### Problem to work on
The lines to return are those below that contain the word "global".

### Data
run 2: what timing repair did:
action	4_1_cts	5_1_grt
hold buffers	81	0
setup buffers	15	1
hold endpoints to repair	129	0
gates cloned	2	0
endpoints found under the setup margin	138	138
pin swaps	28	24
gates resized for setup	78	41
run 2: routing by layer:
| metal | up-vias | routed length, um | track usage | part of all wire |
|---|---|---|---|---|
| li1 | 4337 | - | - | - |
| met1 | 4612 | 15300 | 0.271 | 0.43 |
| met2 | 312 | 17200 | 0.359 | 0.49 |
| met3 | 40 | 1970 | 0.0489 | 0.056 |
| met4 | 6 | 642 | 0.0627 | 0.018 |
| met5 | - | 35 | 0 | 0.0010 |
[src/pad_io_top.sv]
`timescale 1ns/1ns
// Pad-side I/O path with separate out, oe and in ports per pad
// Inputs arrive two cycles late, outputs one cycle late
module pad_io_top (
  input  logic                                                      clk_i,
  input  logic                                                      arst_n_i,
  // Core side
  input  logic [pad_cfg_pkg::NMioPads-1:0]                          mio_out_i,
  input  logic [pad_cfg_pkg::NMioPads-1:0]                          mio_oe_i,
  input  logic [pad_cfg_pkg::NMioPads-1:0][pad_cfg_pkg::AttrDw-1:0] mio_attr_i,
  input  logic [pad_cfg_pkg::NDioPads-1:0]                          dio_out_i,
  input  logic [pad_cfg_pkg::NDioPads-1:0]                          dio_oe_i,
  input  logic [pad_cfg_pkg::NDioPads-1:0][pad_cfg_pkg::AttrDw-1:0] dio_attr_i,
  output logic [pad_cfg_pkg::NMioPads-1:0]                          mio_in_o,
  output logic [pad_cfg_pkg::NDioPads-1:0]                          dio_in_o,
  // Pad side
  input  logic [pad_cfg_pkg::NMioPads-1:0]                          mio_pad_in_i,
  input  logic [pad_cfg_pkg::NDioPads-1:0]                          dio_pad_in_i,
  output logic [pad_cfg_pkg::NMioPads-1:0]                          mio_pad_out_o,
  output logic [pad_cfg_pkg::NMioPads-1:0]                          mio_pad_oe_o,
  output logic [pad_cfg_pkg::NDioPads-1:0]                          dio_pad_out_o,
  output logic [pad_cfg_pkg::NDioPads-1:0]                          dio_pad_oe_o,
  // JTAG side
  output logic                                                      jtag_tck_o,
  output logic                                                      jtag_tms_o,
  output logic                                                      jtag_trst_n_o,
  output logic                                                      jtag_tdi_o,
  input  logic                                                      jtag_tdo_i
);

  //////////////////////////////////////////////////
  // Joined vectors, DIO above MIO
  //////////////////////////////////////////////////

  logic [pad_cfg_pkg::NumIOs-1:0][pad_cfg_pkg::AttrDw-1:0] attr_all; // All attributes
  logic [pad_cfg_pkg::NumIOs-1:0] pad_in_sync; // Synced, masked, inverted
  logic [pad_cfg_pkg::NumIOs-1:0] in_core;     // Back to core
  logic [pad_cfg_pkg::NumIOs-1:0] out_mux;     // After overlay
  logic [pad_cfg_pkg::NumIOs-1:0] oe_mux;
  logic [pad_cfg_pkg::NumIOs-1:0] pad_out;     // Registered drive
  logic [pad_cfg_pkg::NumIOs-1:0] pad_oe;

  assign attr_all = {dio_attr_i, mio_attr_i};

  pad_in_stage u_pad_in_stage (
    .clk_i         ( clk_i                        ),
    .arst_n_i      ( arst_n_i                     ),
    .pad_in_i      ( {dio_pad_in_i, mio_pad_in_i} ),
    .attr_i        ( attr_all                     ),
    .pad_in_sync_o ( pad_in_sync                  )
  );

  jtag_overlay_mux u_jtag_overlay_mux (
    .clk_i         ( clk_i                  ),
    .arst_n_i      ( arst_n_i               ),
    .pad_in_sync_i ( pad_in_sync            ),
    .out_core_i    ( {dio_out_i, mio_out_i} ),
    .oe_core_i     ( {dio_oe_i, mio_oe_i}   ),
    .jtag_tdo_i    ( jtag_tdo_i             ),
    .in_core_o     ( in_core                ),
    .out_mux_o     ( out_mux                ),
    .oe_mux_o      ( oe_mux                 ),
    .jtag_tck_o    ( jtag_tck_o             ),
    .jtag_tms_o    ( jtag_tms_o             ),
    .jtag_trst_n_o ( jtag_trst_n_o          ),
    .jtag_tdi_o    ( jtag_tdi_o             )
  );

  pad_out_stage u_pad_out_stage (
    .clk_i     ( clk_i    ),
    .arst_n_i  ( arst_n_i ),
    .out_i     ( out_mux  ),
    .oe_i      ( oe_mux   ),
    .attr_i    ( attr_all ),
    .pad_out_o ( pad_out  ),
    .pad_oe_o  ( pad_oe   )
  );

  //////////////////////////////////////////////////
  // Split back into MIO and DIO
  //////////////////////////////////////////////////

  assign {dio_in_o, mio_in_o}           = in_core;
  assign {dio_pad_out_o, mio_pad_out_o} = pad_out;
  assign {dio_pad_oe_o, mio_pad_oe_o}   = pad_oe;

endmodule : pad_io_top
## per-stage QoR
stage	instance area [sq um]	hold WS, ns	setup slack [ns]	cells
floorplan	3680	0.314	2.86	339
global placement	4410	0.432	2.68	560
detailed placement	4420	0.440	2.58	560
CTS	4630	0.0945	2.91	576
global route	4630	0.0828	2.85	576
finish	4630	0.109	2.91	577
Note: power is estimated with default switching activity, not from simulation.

### Exercise result
global placement	4410	0.432	2.68	560
global route	4630	0.0828	2.85	576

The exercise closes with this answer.